「立位姿勢保持のためのトレーニングについて」 2022.03

こんにちは、理学療法士の有本です。今月のリハビリコラムは、正しい姿勢で立つ事についてお伝えして参ります。正しい姿勢で立つ事は全身の筋肉を使用するので、関節や筋肉への負担を軽減し、呼吸を深くするので、疲れにくい身体作りに貢献する事が期待されます。

 

鏡を見て姿勢を確認すると、一見して背筋が伸びてきれいな姿勢のようですが、実は反り腰になっていたり、胸が開いていなかったり、案外と正しい姿勢で立つことは難しい事があるので、身体の使い方を学習する必要があります。

 

正しい姿勢で立つ際に使用される筋肉は多々ありますが、私が重要と考える動きとしては、うちももを閉じる事やお尻を絞める事、下腹部に圧をかける事、胸を少し引き上げる事、両側の肩甲骨を少し内側に寄せる事、喉を少し開く事をポイントとしています。これらの部位をまとめて使う上で、効果的なトレーニングとして、腕立て伏せの開始姿勢保持をご提案します。立った姿勢よりも、代償動作が行いにくく、姿勢保持に必要な筋力が低下した部位を認識し易くなります。

 

しかし、筋力トレーニングに慣れていない人や、怪我やご病気により筋力低下している方の場合、腕立て伏せの開始姿勢保持は取り組めないとお感じになる方もいらっしゃると思います。ご無理をして、お身体を痛くしては、体調をよくするためのトレーニングとしては本末転倒です。各自の体調に合わせて、トレーニング方法の調整は大切です。

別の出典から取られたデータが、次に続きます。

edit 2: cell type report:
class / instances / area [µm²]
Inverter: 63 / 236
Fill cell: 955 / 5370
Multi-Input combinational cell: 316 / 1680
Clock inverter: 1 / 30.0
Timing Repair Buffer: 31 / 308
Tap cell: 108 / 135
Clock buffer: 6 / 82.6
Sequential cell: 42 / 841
File: src/rtl/addsub_pipe_ctrl.sv
// Two-stage add/subtract pipeline with valid/ready handshakes on both sides.
// S1 registers operands and feeds a ripple adder; S2 registers result and flags.

module addsub_full_adder (
    input  logic a,
    input  logic b,
    input  logic c_in,
    output logic sum,
    output logic c_out
);
    always_comb begin
        sum   = a ^ b ^ c_in;
        c_out = (a & b) | (c_in & (a ^ b));
    end
endmodule

module addsub_ripple_array #(
    parameter int unsigned WIDTH = 32
) (
    input  logic [WIDTH-1:0] a,
    input  logic [WIDTH-1:0] b,
    input  logic             c_in,
    output logic [WIDTH-1:0] sum,
    output logic             c_out
);
    logic [WIDTH:0] carry;

    assign carry[0] = c_in;

    for (genvar i = 0; i < WIDTH; i++) begin : g_bit
        addsub_full_adder u_fa (
            .a     (a[i]),
            .b     (b[i]),
            .c_in  (carry[i]),
            .sum   (sum[i]),
            .c_out (carry[i+1])
        );
    end

    assign c_out = carry[WIDTH];
endmodule

module addsub_pipe_ctrl #(
    parameter int unsigned ADDER_WIDTH = 32,
    parameter int unsigned CNT_WIDTH   = 16
) (
    input  logic                   clk,
    input  logic                   rst,
    input  logic                   in_valid,
    output logic                   in_ready,
    input  logic [ADDER_WIDTH-1:0] in_a,
    input  logic [ADDER_WIDTH-1:0] in_b,
    input  logic                   in_sub,
    output logic                   out_valid,
    input  logic                   out_ready,
    output logic [ADDER_WIDTH-1:0] out_result,
    output logic                   out_carry,
    output logic                   out_overflow,
    output logic                   out_zero,
    output logic [CNT_WIDTH-1:0]   op_count
);
    logic                   s1_valid;
    logic [ADDER_WIDTH-1:0] s1_a;
    logic [ADDER_WIDTH-1:0] s1_b;
    logic                   s1_sub;

    logic                   s2_free;
    logic                   accept;
    logic                   advance;
    logic                   take;

    logic [ADDER_WIDTH-1:0] b_eff;
    logic [ADDER_WIDTH-1:0] sum;
    logic                   carry;
    logic                   overflow;

    assign s2_free  = !out_valid || out_ready;
    assign in_ready = !s1_valid || s2_free;
    assign accept   = in_valid && in_ready;
    assign advance  = s1_valid && s2_free;
    assign take     = out_valid && out_ready;

    // Subtraction is A + ~B + 1, so the carry-out reads as "no borrow".
    assign b_eff = s1_b ^ {ADDER_WIDTH{s1_sub}};

    addsub_ripple_array #(
        .WIDTH (ADDER_WIDTH)
    ) u_adder (
        .a     (s1_a),
        .b     (b_eff),
        .c_in  (s1_sub),
        .sum   (sum),
        .c_out (carry)
    );

    assign overflow = (s1_a[ADDER_WIDTH-1] == b_eff[ADDER_WIDTH-1])
                   && (sum[ADDER_WIDTH-1] != s1_a[ADDER_WIDTH-1]);

    // Accept has priority: in_ready guarantees a full S1 is also advancing.
    always_ff @(posedge clk or posedge rst) begin
        if (rst) begin
            s1_valid <= 1'b0;
            s1_a     <= '0;
            s1_b     <= '0;
            s1_sub   <= 1'b0;
        end else if (accept) begin
            s1_valid <= 1'b1;
            s1_a     <= in_a;
            s1_b     <= in_b;
            s1_sub   <= in_sub;
        end else if (advance) begin
            s1_valid <= 1'b0;
        end
    end

    always_ff @(posedge clk or posedge rst) begin
        if (rst) begin
            out_valid    <= 1'b0;
            out_result   <= '0;
            out_carry    <= 1'b0;
            out_overflow <= 1'b0;
            out_zero     <= 1'b0;
        end else if (advance) begin
            out_valid    <= 1'b1;
            out_result   <= sum;
            out_carry    <= carry;
            out_overflow <= overflow;
            out_zero     <= (sum == '0);
        end else if (take) begin
            out_valid    <= 1'b0;
        end
    end

    always_ff @(posedge clk or posedge rst) begin
        if (rst) begin
            op_count <= '0;
        end else if (take && (op_count != '1)) begin
            op_count <= op_count + CNT_WIDTH'(1);
        end
    end
endmodule

File: config.mk
export PLATFORM = sky130hd
export DESIGN_NAME = addsub_pipe_ctrl
export DESIGN_NICKNAME = d
export VERILOG_FILES = /design/src/rtl/addsub_pipe_ctrl.sv
export SDC_FILE = /design/constraint.sdc
export NUM_CORES = 1
export LEC_CHECK = 0
export CORE_ASPECT_RATIO = 2
export CORE_UTILIZATION = 55
export CTS_CLUSTER_SIZE = 20
export DETAILED_ROUTE_END_ITERATION = 6
export DONT_BUFFER_PORTS = 1
export HOLD_SLACK_MARGIN = 0.1
export MAX_ROUTING_LAYER = met4
export PLACE_DENSITY_LB_ADDON = 0.2
export SYNTH_ARGS = -nofsm -noshare
export SYNTH_HDL_FRONTEND = slang
export SYNTH_HIERARCHICAL = 1
export SYNTH_SLANG_ARGS = --single-unit
export TNS_END_PERCENT = 1
File: constraint.sdc
create_clock -name clk -period 39.4 [get_ports clk]
set_input_delay 7.88 -clock clk [delete_from_list [all_inputs] [get_ports clk]]
set_output_delay 7.88 -clock clk [all_outputs]
set_load 0.02 [all_outputs]
==> results.md <==
* Setup violators final at 0
* Status: finished clean
* Initial DRT Pass Iterations at 4
* Final #Nets at 482
* Routed wl met2 at 6120 µm
* Die area at 10600 µm²
* Relative slew slack at 0.398
* Placed insts at 493
* Top Metal Used: met4
* Final antenna diode count at 0
* CTS Hold Bufs at 0
* Drt total wl at approximately 10000 µm
* GRT overflow at 0
* Num CTS Buffers at 17
* Die H at around 140 µm
* Mapped Nets at 474
* Fin Hold WS at 0.523 ns
* Core box area at about 9800 µm²
* Met1 Wirelength at around 3600 µm
* Row cnt at 51
* Pin count of the biggest net entering global routing at 68
* DRT iter0 DRCs at 103
* CP Buf/Inv Count at 0
* Overall power at 0.456 mW
* Synthesized area at 5570 µm²
* Fmax at 0.0622 GHz
* Critical path's top delay family: simple AND/OR/NAND/NOR gates
* Layout Cells excl Fill at 521
* Most common cell after layout, fill and taps aside: dfrtp_1
* CP required at 31.52 ns
* Dpl ws at ~23 ns
* Initial antenna violation count at 0
* Critical path class: in2out
* Vias per inst at 5.56
* DRT antenna net count at 0
* Global-route wire length before repair at 16300 µm
* Fin area at 6230 µm²
* CP arrival at 8.19 ns
* Synth-to-Final Area Change at 12.0%
* Clock-pin slew on the worst setup and hold paths at 0.05 ns
* Cell Area, Placed at 5700 µm²
* Worst-Margin Slew at 0.900 ns
* Post-cts resize count at 0
* Pwr Density at 73.2 nW/µm²
* Post-route DRC at 0
* Max Cap Viol at 0
* Fillers at 733
* CTS tree: yes
* Post-CTS Repair Setup Buffers at 0
* Final Hold Viols at 0
* IO Pins at 122
* Die width at 73.1 µm
* Met3 WL at 566 µm
* CTS Root Cell: clkbuf_16
* Setup TNS at 0 ns
* Commonest non-fill, non-tap cells in the layout: 117 x dfrtp_1, 98 x mux2_2, 41 x xor2_1
* Synth cell types at 32
* Vias in the first global route at 3231
* RePlAce Congestion at around 0.75
* Period utilisation layout at 0.408
* YS warnings at 6
* CP peak stage delay at roughly 0.31 ns
* Final design utilization at 0.638
* Post-synthesis register bit count at ~120
* Hold Path Class: reg2reg
* Critical path depth at 1
* Crit-path cells: nand3b_1
* Slew Limit Fails at 0
* DR WL/cell at 20.1 µm
* Shortest period the worst path allows at 16.07 ns
* Initial Utilization at 0.570
* Clock skew at 0.00750 ns
* Worst R2R Path Depth at 36
* Final setup margin at 23.33 ns
* Crit start category: primary input
* Leak at 2.66 nW
* Crit path max fanout at 4
* Share of cells above drive strength 1 at 0.350
* RSZ-0062 raised after global routing: no
* Critical Path End Type: output port
* Peak supply drop at 41.3 µV
* Worst hold path stage count at 1
* Clk_lat worst skew at 0.40 ns
* Detailed-route via count at just under 3000
* # port buffers at 0
* Max H-tree Level at 4
* CTS sink count at 118
* Worst path slowest cell: nand3b_1
* Post-Syn Instances at ~370
* Seq/Total Area, Yosys at 0.530
* GRT Total Usage at 0.224
* Syn_area_per_cell at about 15 µm²
* Clock Path Buffers at 2
* Dpl hpwl at 7580 µm
-- state kept, by name (all words and copies together) (netlist names) --
register / cells
s1_sub: 1
s1_b: 32
out_result: 32
s1_valid: 1
out_carry: 1
out_zero: 1
s1_a: 32
out_valid: 1
op_count: 16
out_overflow: 1
-- per-layer routing --
layer,vias up,global-route usage
met3,8,0.0683
li1,1303,-
met2,80,0.393
met4,0,0.0918
met1,1505,0.224
met5,-,-
-- worst register-to-register path, delay by kind of cell, from the launching register on --
family | cells | cell delay [ns]
buffers and inverters | 1 | 0.30
DFF | 1 | 0.40
and+or+nand+nor | 2 | 0.41
adders and majority gates | 32 | 13.05
AOI/OAI and AO/OA | 1 | 0.25
-- power breakdown --
group | internal (mW) | switching [mW] | total, mW | leakage [nW]
Clock | 0.0913 | 0.0479 | 0.139 | 0.270
Sequential | 0.153 | 0.0540 | 0.207 | 1.40
Combinational | 0.0587 | 0.0511 | 0.110 | 0.986
-- kinds of logic (layout without fill, tap and decap cells) --
kind of cell,Yosys count,count (layout),synth area share
flops,118,118,0.530
mux,99,99,0.201
simple gates,55,55,0.0596
xor+xnor,45,45,0.0708
fa+ha+maj,33,33,0.117
buf+inv,15,32,0.0130
compound gates,7,7,0.00809
-- cell type report --
class                      instances  area (µm²)  share of cell area
sequential                       118        2950               0.474
multi-input combinational        239        2550               0.409
clock buffer                      23         488              0.0783
tap                              132         165              0.0265
clock inverter                     5        50.0             0.00803
timing repair buffer               3        22.5             0.00361
inverter                           1        6.26             0.00100
-- synth_stat cells --
cell type,instances,area (µm²)
clkbuf_1,1,3.75
o21ai_0,2,10.0
inv_1,1,3.75
or2_2,1,6.26
ha_1,1,12.5
o21a_1,1,7.51
nor2_2,1,6.26
nor4_4,1,21.3
and2_1,1,6.26
buf_2,13,65.1
nand3b_1,2,15.0
a22oi_1,1,7.51
nand4_1,6,37.5
nor3_1,6,30.0
nor2b_1,1,6.26
nor2_1,4,15.0
nand2b_1,3,18.8
nor3b_1,2,15.0
xnor2_1,4,35.0
nand2_1,9,33.8
xor2_1,41,359
dfrtp_1,118,2950
mux2_2,98,1100
o31ai_1,1,7.51
and3_1,1,6.26
fa_1,32,641
mux2_4,1,15.0
and4_1,3,26.3
nor4_1,8,50.1
nand3_1,5,25.0
a31oi_1,2,12.5
nand4_2,1,12.5
-- path summary, 6_finish.rpt --
kind | slack (ns) | to | start
worst max-delay path | 23.33 | in_ready | out_ready
worst min-delay path | 0.52 | s1_b[4] | s1_b[4]
worst max register to register | 24.87 | out_zero | s1_sub
worst min register to register | 0.52 | s1_b[4] | s1_b[4]
max in group asynchronous | 30.64 | s1_sub | rst
min in group asynchronous | 7.44 | s1_b[16] | rst
Note: power is estimated with default switching activity, not from simulation.
==> RTL change: new RTL, same flow settings <==
Change the parameter `CNT_WIDTH` from 16 to 20.
--- a/src/rtl/addsub_pipe_ctrl.sv
+++ b/src/rtl/addsub_pipe_ctrl.sv
@@ -44,3 +44,3 @@
     parameter int unsigned ADDER_WIDTH = 32,
-    parameter int unsigned CNT_WIDTH   = 16
+    parameter int unsigned CNT_WIDTH   = 20
 ) (
Ports: changed (resized op_count); port bits go from 122 to 126. The function was not compared with the original's and may differ.
==> RTL change against the unedited design <==
- worst setup slack worse by 15 ps
- routed wire length up 6.6%
- final cell count rose by 5.4%
- cell area grew 4.9%
- total power rose by 8.5%
- sequential cell count rose by 4
- synthesized area grew 3.2%
- utilization is 0.59 points higher
- critical path type unchanged
- critical endpoint unchanged
- largest cell class unchanged
- largest power group unchanged
==> RTL change: results (changes against the unedited design) <==
Num CTS Buffers 17 (unchanged); max_slew headroom 0.354 (was 0.398); Clock Latency Late Sink 410 ps; met1 usage 0.218 (was 0.224); Total GRT Usage 0.232 (was 0.224); max incr delay on CP 320 ps; top cells by count, synth dfrtp_1, mux2_2, xor2_1, fa_1, nand2_1 (was dfrtp_1, mux2_2, xor2_1, fa_1, buf_2); clock buffer depth 2 (unchanged); Detail Route met3 WL 714 um (was 566 um); DR pass1 iterations 6 (was 4); Yosys cell types 33 (was 32); layout cells sized above 1 0.343 (was 0.350); first-pass GRT wire length 17.6 mm (was 16.3 mm); CP Data Arrival Time 8200 ps (was 8190 ps); clock slew at reported path FFs 50 ps (about the same); Setup Skew 8.72 ps (was 7.50 ps); largest net degree at the start of global routing 68 (unchanged); synth top area cells dfrtp_1, mux2_2, fa_1 (unchanged); # resized after CTS 0 (unchanged); antenna diode count 0 (unchanged); most common cell in the synthesized netlist dfrtp_1 (unchanged); Mapped Nets 495 (was 474); internal power 332 uW (was 303 uW); CTS H-tree lvls 4 (unchanged); met2 wire len 6.55 mm (was 6.12 mm); Worst Path Max Fanout 5 (was 4); met1 WL 3.66 mm (was 3.61 mm); Top Registers out_result (32), s1_a (32), s1_b (32) (unchanged); status completed (unchanged); placed cell area 0.00589 sq mm (was 0.00570 sq mm); VDD IR max 0.0000435 V (was 0.0000413 V); sequential area share after synthesis 0.531 (was 0.530); Initial DRC Count 73 (was 103); Final HPWL DP 8.05 mm (was 7.58 mm); vias in the first global route 3,605 (was 3,231); postcts setup bufs 0 (unchanged); initial antenna violation count 0 (unchanged); GR Util met2 0.419 (was 0.393); ys async rst share 1.00 (unchanged); Leakage 0.00275 uW (was 0.00266 uW); Avg WL per Cell 20.3 um (was 20.1 um); gpl congestion 0.753 (was 0.754); Root Driver clkbuf_16 (unchanged); GR Util met3 0.0669 (was 0.0683); IO buf count 0 (unchanged); Critical Path Slowest Stage Cell nand3b_1 (unchanged); vias 3,109 (was 2,896)
==> RTL change: cell families after synthesis <==
| logic type | count (synthesis) | synth area share |
|---|---|---|
| XOR/XNOR | 48 | 0.0732 |
| AND/OR/NAND/NOR | 65 | 0.0605 |
| multiplexers | 99 | 0.195 |
| adder cells (fa/ha/maj) | 33 | 0.114 |
| AO/OA/AOI/OAI | 9 | 0.0146 |
| buffers and inverters | 17 | 0.0122 |
| flip-flops | 122 | 0.531 |
==> RTL change: path summary, 6_finish.rpt <==
path	startpoint	endpoint	slack, ps	cells after the start
hold reg to reg	s1_valid$_DFFE_PP0P_	out_valid$_DFFE_PP0P_	520	1
min in group asynchronous	rst	out_result[24]$_DFFE_PP0P_	7450	1
max in group asynchronous	rst	s1_sub$_DFFE_PP0P_	30590	2
hold / removal	s1_valid$_DFFE_PP0P_	out_valid$_DFFE_PP0P_	520	1
setup / recovery	out_ready	in_ready	23320	1
setup reg to reg	s1_sub$_DFFE_PP0P_	out_zero$_DFFE_PP0P_	25060	36
==> RTL change: power groups by stage <==
| stage | registers (uW) | clock network, uW | logic (uW) |
|---|---|---|---|
| floorplan | 204 | 0 | 88.4 |
| global placement | 214 | 0 | 111 |
| detailed placement | 214 | 0 | 115 |
| CTS | 213 | 173 | 117 |
| global route | 217 | 179 | 128 |
| finish | 212 | 170 | 113 |
==> RTL change: stage by stage <==
stage | setup slack (ps) | std cells
floorplan | 23360 | 393
global placement | 23330 | 517
detailed placement | 23320 | 517
CTS | 23320 | 549
global route | 23290 | 549
finish | 23320 | 549
==> RTL change: area by class of cell <==
cell class | instances | area (sq um)
tap | 135 | 169
timing repair buffer | 3 | 22.5
multi-input combinational | 254 | 2630
inverter | 3 | 13.8
clock inverter | 12 | 195
clock buffer | 20 | 457
sequential | 122 | 3050
fill | 812 | 3610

運動負荷を下げるならば、腕立て伏せの姿勢から膝をついて姿勢保持をする事や、壁に向かって斜めに立ち、両手を壁につき、腕立て伏せの姿勢を保持する事が選択肢として考えられます。

 

手首や肩、肩甲骨、腰、うちももの位置、下腹部の力の入れ方など、トレーニングのポイントは多数ありますので、ご一緒にリハビリを実施する際に、詳細をお伝えできたらと思います。また、ご病気により主治医から運動の注意点があれば、そちらを優先して下さい。